Elder Secrets of Glorantha
- Cover by Nick Smith
- Designers: Greg Stafford; Sandy Petersen;
- Publishers: Avalon Hill
- Publication: 1989; 37 years ago
- Genres: Fantasy
- Systems: Basic Role-Playing
- ISBN: 1560380063

= Elder Secrets of Glorantha =

Tabletop fantasy role-playing game supplement

Elder Secrets of Glorantha is a 1989 role-playing game supplement for RuneQuest published by Avalon Hill.

==Contents==
Elder Secrets of Glorantha is a supplement which details the lore of Glorantha regarding topics such as the City of Wonders and the Plateau of statues, and information on Dragonkind and more.

==Publication history==
Elder Secrets of Glorantha was written by Greg Stafford and Sandy Petersen, with a cover by Nick Smith and illustrations by Dave Dobyski, and was published by The Avalon Hill Game Co. in 1990 as a boxed set containing a 124-page book, a 52-page book, and a large color map.
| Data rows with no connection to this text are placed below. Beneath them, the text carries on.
**src/rtl/dnn_dp_pkg.sv**
```systemverilog
// Shared definitions for the MFCC frame scheduler.
// Holds the default coefficient geometry, the read-side FSM encoding,
// the per-bank occupancy constants and a saturating counter helper.
package dnn_dp_pkg;

  localparam int DW_DEF    = 32;
  localparam int IW_DEF    = 5;
  localparam int NCOEF_DEF = 26;

  typedef enum logic [1:0] {
    ST_IDLE     = 2'd0,
    ST_SEND     = 2'd1,
    ST_WAIT_DNN = 2'd2
  } rd_state_e;

  localparam logic BANK_EMPTY = 1'b0;
  localparam logic BANK_FULL  = 1'b1;

  // 8-bit increment that sticks at 255.
  function automatic logic [7:0] sat_inc8(input logic [7:0] v);
    return (v == 8'hFF) ? v : (v + 8'd1);
  endfunction

endpackage

```
**src/rtl/frame_bank_ram.sv**
```systemverilog
// Simple dual-port frame buffer RAM with a registered read port.
// The bank select is the address MSB, so each bank spans 2**(AW-1) words
// of which only the first NCOEF are used.
// Ports:
//   clk      in   clock
//   i_rst_n  in   async active-low reset (read register only)
//   i_we     in   write enable
//   i_waddr  in   AW  write address {bank, index}
//   i_wdata  in   DW  write data
//   i_re     in   read enable
//   i_raddr  in   AW  read address {bank, index}
//   o_rdata  out  DW  registered read data
module frame_bank_ram #(
  parameter int DW = 32,
  parameter int AW = 6
) (
  input  logic          clk,
  input  logic          i_rst_n,
  input  logic          i_we,
  input  logic [AW-1:0] i_waddr,
  input  logic [DW-1:0] i_wdata,
  input  logic          i_re,
  input  logic [AW-1:0] i_raddr,
  output logic [DW-1:0] o_rdata
);

  logic [DW-1:0] r_mem [0:(1<<AW)-1];
  logic [DW-1:0] r_rdata;

  // Storage array write port (no reset on the array itself).
  always_ff @(posedge clk) begin
    if (i_we) begin
      r_mem[i_waddr] <= i_wdata;
    end
  end

  // Registered read port; cleared on reset so the output starts at zero.
  always_ff @(posedge clk or negedge i_rst_n) begin
    if (!i_rst_n) begin
      r_rdata <= {DW{1'b0}};
    end else if (i_re) begin
      r_rdata <= r_mem[i_raddr];
    end
  end

  assign o_rdata = r_rdata;

endmodule

```
**src/rtl/mfc_frame_scheduler.sv**
```systemverilog
// MFCC frame scheduler between the MFCC front end and DNN_main / DP_main.
// Collects one frame of coefficients into a 2-bank buffer, streams each
// complete frame to the DNN as a contiguous burst, waits for the DNN result
// (or a timeout), gates silence by VAD with a hangover and tells DP_main
// when an utterance has closed.
// Ports:
//   clk, reset          clock, async active-low reset
//   mfc_i/mfc_index/mfc_dv/vad_i   coefficient input stream with VAD flag
//   dnn_vec_o/dnn_dv_o  coefficient burst to DNN_main
//   dnn_done_i          DNN_main frame result strobe
//   dp_vad_o            VAD tag of the frame last sent
//   dp_clear_o          one-cycle utterance-closed pulse
//   frame_cnt_o         frames forwarded (wraps)
//   drop_cnt_o          frames dropped on overflow / sequence error (saturates)
//   ovf_o, timeout_o    sticky overflow / DNN timeout flags
module mfc_frame_scheduler
  import dnn_dp_pkg::*;
#(
  parameter int DW      = DW_DEF,
  parameter int IW      = IW_DEF,
  parameter int NCOEF   = NCOEF_DEF,
  parameter int HANG    = 8,
  parameter int TIMEOUT = 4096
) (
  input  logic          clk,
  input  logic          reset,
  input  logic [DW-1:0] mfc_i,
  input  logic [IW-1:0] mfc_index,
  input  logic          mfc_dv,
  input  logic          vad_i,
  output logic [DW-1:0] dnn_vec_o,
  output logic          dnn_dv_o,
  input  logic          dnn_done_i,
  output logic          dp_vad_o,
  output logic          dp_clear_o,
  output logic [15:0]   frame_cnt_o,
  output logic [7:0]    drop_cnt_o,
  output logic          ovf_o,
  output logic          timeout_o
);

  localparam int HW = (HANG > 0) ? $clog2(HANG + 1) : 1;
  localparam int TW = $clog2(TIMEOUT) + 1;
  localparam logic [IW-1:0] WR_LAST = IW'(NCOEF - 1);
  localparam logic [IW:0]   RD_LAST = (IW + 1)'(NCOEF);
  localparam logic [HW-1:0] HANG_W  = HW'(HANG);
  localparam logic [TW-1:0] TO_LAST = TW'(TIMEOUT - 1);

  // write side state
  logic          r_wr_bank;
  logic          r_filling;
  logic [IW-1:0] r_expect;
  logic          r_cur_tag;
  logic [1:0]    r_bank_tag;
  logic [HW-1:0] r_hang;
  logic [7:0]    r_drop_cnt;
  logic          r_ovf;
  // read side state
  rd_state_e     r_state;
  logic          r_rd_bank;
  logic [1:0]    r_full;
  logic [IW:0]   r_rd_idx;
  logic [TW-1:0] r_to;
  logic          r_dnn_dv;
  logic          r_dp_vad;
  logic          r_dp_clear;
  logic          r_utt_open;
  logic [15:0]   r_frame_cnt;
  logic          r_timeout;

  logic          w_idx0, w_voice, w_start_keep, w_start_ovf;
  logic          w_in_seq, w_seq_err, w_last;
  logic [1:0]    w_set, w_clr;
  rd_state_e     w_state_n;
  logic          w_rd_en, w_to_hit, w_clear;
  logic [DW-1:0] w_rdata;

  // Write-side decode. A silent frame (tag 0, hangover expired) is ignored
  // before the bank-full check, so gated silence never counts as overflow.
  always_comb begin
    w_idx0       = mfc_dv && (mfc_index == {IW{1'b0}});
    w_voice      = vad_i || (r_hang != {HW{1'b0}});
    w_start_keep = w_idx0 && w_voice && !(&r_full);
    w_start_ovf  = w_idx0 && w_voice && (&r_full);
    w_in_seq     = mfc_dv && r_filling && !w_idx0 && (mfc_index == r_expect);
    w_seq_err    = mfc_dv && r_filling && !w_idx0 && (mfc_index != r_expect);
    w_last       = w_in_seq && (mfc_index == WR_LAST);
    w_set        = 2'b00;
    if (w_last) begin
      w_set[r_wr_bank] = BANK_FULL;
    end else begin
      w_set = 2'b00;
    end
  end

  // Write sequencer, VAD hangover, drop/overflow accounting.
  always_ff @(posedge clk or negedge reset) begin
    if (!reset) begin
      r_wr_bank  <= 1'b0;
      r_filling  <= 1'b0;
      r_expect   <= {IW{1'b0}};
      r_cur_tag  <= 1'b0;
      r_bank_tag <= 2'b00;
      r_hang     <= {HW{1'b0}};
      r_drop_cnt <= 8'd0;
      r_ovf      <= 1'b0;
    end else begin
      if (w_start_keep) begin
        r_filling <= 1'b1;
        r_expect  <= {{(IW-1){1'b0}}, 1'b1};
        r_cur_tag <= vad_i;
        r_hang    <= vad_i ? HANG_W : (r_hang - 1'b1);
      end else if (w_idx0) begin
        // overflow or gated silence: ignore the rest of this frame
        r_filling <= 1'b0;
        r_expect  <= {IW{1'b0}};
        if (w_start_ovf) begin
          r_ovf      <= 1'b1;
          r_drop_cnt <= sat_inc8(r_drop_cnt);
        end
      end else if (w_in_seq) begin
        if (w_last) begin
          r_filling             <= 1'b0;
          r_expect              <= {IW{1'b0}};
          r_bank_tag[r_wr_bank] <= r_cur_tag;
          r_wr_bank             <= ~r_wr_bank;
        end else begin
          r_expect <= r_expect + 1'b1;
        end
      end else if (w_seq_err) begin
        r_filling  <= 1'b0;
        r_expect   <= {IW{1'b0}};
        r_drop_cnt <= sat_inc8(r_drop_cnt);
      end
    end
  end

  // Read FSM next state; the RAM read for word 0 is issued while still in
  // IDLE so the first word appears two cycles after the frame completes.
  always_comb begin
    w_state_n = r_state;
    w_rd_en   = 1'b0;
    w_clr     = 2'b00;
    w_to_hit  = 1'b0;
    case (r_state)
      ST_IDLE: begin
        if (r_full[r_rd_bank] == BANK_FULL) begin
          w_state_n = ST_SEND;
          w_rd_en   = 1'b1;
        end else begin
          w_state_n = ST_IDLE;
        end
      end
      ST_SEND: begin
        if (r_rd_idx == RD_LAST) begin
          w_state_n = ST_WAIT_DNN;
        end else begin
          w_rd_en = 1'b1;
        end
      end
      ST_WAIT_DNN: begin
        if (dnn_done_i || (r_to == TO_LAST)) begin
          w_state_n        = ST_IDLE;
          w_clr[r_rd_bank] = 1'b1;
          w_to_hit         = !dnn_done_i;
        end else begin
          w_state_n = ST_WAIT_DNN;
        end
      end
      default: w_state_n = ST_IDLE;
    endcase
  end

  // Utterance close: hangover expired, nothing buffered, being written or in flight.
  always_comb begin
    w_clear = r_utt_open && (r_hang == {HW{1'b0}}) && (r_state == ST_IDLE) &&
              (r_full == {2{BANK_EMPTY}}) && !r_filling && !w_start_keep;
  end

  // Read FSM state, bank occupancy, burst output and counters.
  always_ff @(posedge clk or negedge reset) begin
    if (!reset) begin
      r_state     <= ST_IDLE;
      r_rd_bank   <= 1'b0;
      r_full      <= {2{BANK_EMPTY}};
      r_rd_idx    <= {(IW+1){1'b0}};
      r_to        <= {TW{1'b0}};
      r_dnn_dv    <= 1'b0;
      r_dp_vad    <= 1'b0;
      r_dp_clear  <= 1'b0;
      r_utt_open  <= 1'b0;
      r_frame_cnt <= 16'd0;
      r_timeout   <= 1'b0;
    end else begin
      r_state    <= w_state_n;
      r_dnn_dv   <= w_rd_en;
      r_dp_clear <= w_clear;
      // fill and release touch different banks, so both apply in one cycle
      r_full     <= (r_full & ~w_clr) | w_set;
      r_rd_idx   <= w_rd_en ? (r_rd_idx + 1'b1) : {(IW+1){1'b0}};
      r_to       <= (r_state == ST_WAIT_DNN) ? (r_to + 1'b1) : {TW{1'b0}};
      if ((r_state == ST_IDLE) && w_rd_en) begin
        r_dp_vad <= r_bank_tag[r_rd_bank];
      end
      if ((r_state == ST_SEND) && (w_state_n == ST_WAIT_DNN)) begin
        r_frame_cnt <= r_frame_cnt + 16'd1;
        r_utt_open  <= 1'b1;
      end else if (w_clear) begin
        r_utt_open <= 1'b0;
      end
      if (|w_clr) begin
        r_rd_bank <= ~r_rd_bank;
      end
      if (w_to_hit) begin
        r_timeout <= 1'b1;
      end
    end
  end

  frame_bank_ram #(
    .DW (DW),
    .AW (IW + 1)
  ) u_ram (
    .clk     (clk),
    .i_rst_n (reset),
    .i_we    (w_start_keep || w_in_seq),
    .i_waddr ({r_wr_bank, mfc_index}),
    .i_wdata (mfc_i),
    .i_re    (w_rd_en),
    .i_raddr ({r_rd_bank, r_rd_idx[IW-1:0]}),
    .o_rdata (w_rdata)
  );

  assign dnn_vec_o   = w_rdata;
  assign dnn_dv_o    = r_dnn_dv;
  assign dp_vad_o    = r_dp_vad;
  assign dp_clear_o  = r_dp_clear;
  assign frame_cnt_o = r_frame_cnt;
  assign drop_cnt_o  = r_drop_cnt;
  assign ovf_o       = r_ovf;
  assign timeout_o   = r_timeout;

endmodule

```
**config.mk**
```make
export PLATFORM = sky130hd
export DESIGN_NAME = mfc_frame_scheduler
export DESIGN_NICKNAME = d
export VERILOG_FILES = /design/src/rtl/dnn_dp_pkg.sv /design/src/rtl/frame_bank_ram.sv /design/src/rtl/mfc_frame_scheduler.sv
export SDC_FILE = /design/constraint.sdc
export NUM_CORES = 2
export LEC_CHECK = 0
export BUFFER_PORTS_ARGS = -buffer_cell sky130_fd_sc_hd__buf_2
export CORE_MARGIN = 3
export CORE_UTILIZATION = 62
export DETAILED_ROUTE_END_ITERATION = 8
export PLACE_DENSITY = 0.81
export SETUP_SLACK_MARGIN = 0.15
export SYNTH_ARGS = -nofsm -noshare
export SYNTH_HDL_FRONTEND = slang
export SYNTH_SLANG_ARGS = --single-unit
```
**constraint.sdc**
```tcl
create_clock -name clk -period 5.9 [get_ports clk]
set_input_delay 0 -clock clk [delete_from_list [all_inputs] [get_ports clk]]
set_output_delay 0 -clock clk [all_outputs]
set_load 0.02 [all_outputs]
```
==> impl_metrics.py <==
metrics = {
    "pwr": {
        "p_leak_nw": 28.3,
        "p_int_mw": 23.8,
        "design_power_total_mw": 29.7,
        "pwr-share-seq": 0.562,
        "power_density_mw_per_mm2": 320,
        "p_sw_frac": 0.199,
        "clock_power_share": 0.423,
        "ir_worst_vdd_mv": 0.284,
        "p_switching_mw": 5.90,
        "comb_power_share": 0.015,
    },
    "timing": {
        "slew_violations": 3,
        "max_slew_margin": -0.0248,
        "max_freq_mhz": 244,
        "setup_violations": 0,
        "setup_tns_ps": 0,
        "fin_crit_sh": 0.693,
        "clock_skew_ps": 36.9,
        "rsz0062_at_grt": "false",
        "fin_crit_ps": 4090,
        "final_hold_viol_count": 0,
        "tightest_slew_ps": 1530,
    },
    "setup_path": {
        "crit_type": "reg2reg",
        "crit_buf_inv": 1,
        "max_stage_delay_ps": 1070,
        "crit_required_ps": 6540,
        "path_cells": "buf_12 -> mux4_2 -> mux2i_1 -> o22ai_1 -> o211ai_1 -> o31ai_1",
        "arrival_ps": 4730,
        "start_kind": "flip-flop",
        "end_kind": "flip-flop",
        "reg2reg_to": "u_ram.o_rdata[22]",
        "r2r_setup_slack_ps": 1810,
        "reg2reg_from": "r_rd_idx[0]",
        "r2r_cells": 6,
        "cp_max_fo": 58,
        "cp_top_family": "compound AO/OA/AOI/OAI gates",
        "crit_slowest_cell": "o211ai_1",
    },
    "route": {
        "drtPass1Iterations": 6,
        "drt-total-wl_um": 216000,
        "num_vias": 42806,
        "ant_nets": 0,
        "wl_per_cell_um": 35.7,
        "drtIter0Drc": 6576,
        "drc": 0,
        "viasPerCell": 7.07,
    },
    "worst_hold_path": {
        "hp-start": "mfc_i[16]",
        "whs_path_depth": 1,
        "holdPathEnd": "u_ram.r_mem[13][16]",
        "hp-class": "in2reg",
    },
    "clock_tree": {
        "numCtsBuffers": 196,
        "clock-sinks": 2148,
        "cts_setup_buffers": 0,
        "cts_buffer_depth": 3,
        "htree_levels": 4,
        "clock_latency_ps": 830,
        "clk_pin_slew_ps": 60,
        "cts_tree": "yes",
        "cts-root-buf": "clkbuf_16",
    },
    "die": {
        "ios": 103,
        "die_w_um": 372,
        "die_h_um": 372,
        "dieArea_mm2": 0.138,
        "coreArea_mm2": 0.132,
        "start_util": 0.628,
        "row_count": 133,
    },
    "finish": {
        "drive_gt1_frac": 0.242,
        "fill_cells": 7274,
        "area.growth.synth_to_final_pct": 11.7,
        "fin_area_mm2": 0.0929,
        "regArea_mm2": 0.0640,
        "layout.nets": 4176,
        "multiInputGateArea_mm2": 0.0184,
    },
    "synthesis": {
        "synth_seq_cells": 2148,
        "synth_fp_nets": 3946,
        "ys_types": 66,
        "ys_top_cells_by_area": "edfxtp_1 (74%), mux4_2 (12%), mux2i_1 (3.4%)",
        "async_flop_share": 0.0466,
        "yosysWarnings": 0,
        "syn_area_per_cell_um2": 21.3,
        "synthCells": 3897,
        "synth.top_cell.area_share": 0.740,
        "synth_area_mm2": 0.0831,
        "ys.flop_type": "edfxtp_1",
        "synth_sequential_area_ratio": 0.770,
        "yosys.area.top_type": "edfxtp_1",
        "synth-edff-count": 2048,
    },
    "outcome": {
        "failed_checks": "max-capacitance violations, max-slew violations",
        "status": "complete, but fails checks",
    },
    "place": {
        "place_area_mm2": 0.0861,
        "gp_congestion": 0.928,
        "numPortBuffers": 102,
        "dp_hpwl_um": 115000,
    },
    "grt": {
        "grt_antenna_before_repair": 12,
        "grt_start_max_net_pins": 109,
        "grt_pass1_vias": 42641,
        "grt_pass1_wl_um": 309000,
        "gr-usage-all-layers": 0.318,
        "overflow": 0,
    },
    "flow_run": {
        "maxCapViolations": 1,
    },
}
## cells by family (layout without fill, tap and decap cells)
family | count (synthesis) | after routing | share of synthesized area
AOI/OAI and AO/OA | 304 | 304 | 0.0268
xor gates and xnor gates | 42 | 42 | 0.00443
adders and majority gates | 7 | 7 | 0.00105
buffers and inverters | 225 | 617 | 0.0144
DFF | 2148 | 2148 | 0.770
muxes | 763 | 763 | 0.160
other | 0 | 7 | 0
and+or+nand+nor | 408 | 408 | 0.0230
## flip-flops by register name (all words and copies together), names as in the netlist, 2 cells and up
name and count:
r_rd_idx 6, drop_cnt_o 8, u_ram.o_rdata 32, r_state 2, r_bank_tag 2, frame_cnt_o 16
r_to 13, r_hang 4, r_full 2, r_expect 5, u_ram.r_mem 2048
## metrics by stage
stage,cells,hold WS [ps],setup slack [ps],util
after detailed placement,5634,33.7,2000,0.651
after global placement,5634,31.8,1990,0.650
after global routing,6044,78.1,1820,0.702
after CTS,6044,9.69,2010,0.702
after floorplan,3897,-296,2390,-
final,6051,45.4,1810,0.702
## cell usage in the layout (no fill, tap or decap), types with 37 or more instances in the layout
| cell type | n |
|---|---|
| buf_2 | 100 |
| a22oi_1 | 53 |
| buf_4 | 81 |
| edfxtp_1 | 2048 |
| dfrtp_1 | 96 |
| a211oi_1 | 51 |
| clkbuf_1 | 49 |
| nor2_4 | 65 |
| mux2i_1 | 284 |
| clkbuf_16 | 198 |
| clkinv_1 | 37 |
| nand2_1 | 92 |
| mux4_2 | 451 |
| dlygate4sd3_1 | 49 |
| nor2_1 | 114 |
## power by group through the flow
stage | clock network (mW) | logic, mW | registers, mW
final | 12.6 | 0.438 | 16.7
after global routing | 13.2 | 0.459 | 16.7
after CTS | 12.6 | 0.431 | 16.7
after detailed placement | 0 | 0.400 | 17.0
after global placement | 0 | 0.379 | 17.0
after floorplan | 0 | 0.0474 | 17.1
## timing repair
action,4_1_cts,5_1_grt
hold buffers,50,0
gates resized for setup,0,0
hold endpoints to repair,1986,0
## synth_stat cells (15+ instances only)
cell type / instances
nand2_1: 92
buf_6: 15
a221oi_1: 30
dfrtp_1: 100
and3_1: 15
mux4_2: 451
clkbuf_1: 54
nor2_1: 180
o22ai_1: 24
buf_4: 32
o31ai_1: 29
buf_1: 18
xnor2_1: 30
mux2i_1: 284
o211ai_1: 24
a211oi_1: 52
a22oi_1: 53
nand3_1: 33
buf_2: 93
edfxtp_1: 2048
mux2_2: 27
a21oi_1: 36
## worst reg2reg max path: stages, from the launching register on
cell,delay (ps)
dfrtp_4,900
buf_12,470
mux4_2,680
mux2i_1,330
o22ai_1,250
o211ai_1,1070
o31ai_1,190
## cell type report
cell class | count | area share
clock inverters | 109 | 0.0116
well taps | 1755 | 0.0236
multi-input cells | 1524 | 0.198
diodes | 7 | 0.000189
flip-flops and latches | 2148 | 0.689
repair buffers | 244 | 0.0203
clock buffers | 251 | 0.0559
inverters | 13 | 0.000525
## worst max path at each step
stage               slack [ps]             endpoint  cells after the start         from
finish                    1810    u_ram.o_rdata[22]                      6  r_rd_idx[0]
CTS                       2010    u_ram.o_rdata[17]                      6  r_rd_idx[0]
floorplan                 2390   u_ram.r_mem[13][0]                      9    r_hang[0]
global placement          1990    u_ram.o_rdata[10]                      5  r_rd_idx[2]
global route              1820    u_ram.o_rdata[22]                      6  r_rd_idx[0]
detailed placement        2000  u_ram.r_mem[46][18]                      7    r_hang[0]
## routing by layer
metal	global-route usage	share of wire	vias to the layer above
li1	-	-	16688
met1	0.421	0.34	22159
met2	0.492	0.47	3379
met3	0.0954	0.13	580
met4	0.154	0.055	0
met5	0	0	-
(Power assumes the default switching activity.)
Shannon Appelcline commented that once Avalon Hill and Chaosium learned that removing Glorantha from RuneQuest was a bad idea, "The Fantasy Earth supplements came to an abrupt halt and Glorantha material started appearing - much of it updating second edition releases, but some of it including totally new material, including the well-received Glorantha (1988) and Elder Secrets (1989)." Appelcline further described this relationship between the two companies: "Though Chaosium initially set new RuneQuest material in "Fantasy Earth," they quickly moved back to Glorantha, publishing classics like Gods of Glorantha (1985), Glorantha (1988), and Elder Secrets of Glorantha (1989). Unfortunately, the relationship between the two companies frayed entirely in 1989. Chaosium ceased working with Avalon Hill and as a result Gloranthan publications ended the next year."

==Reception==
Games International magazine reviewed Elder Secrets of Glorantha and stated that "All in all, de rigeur [sic] for the Glorantha junkie, but only of slight inspirational use to anyone else."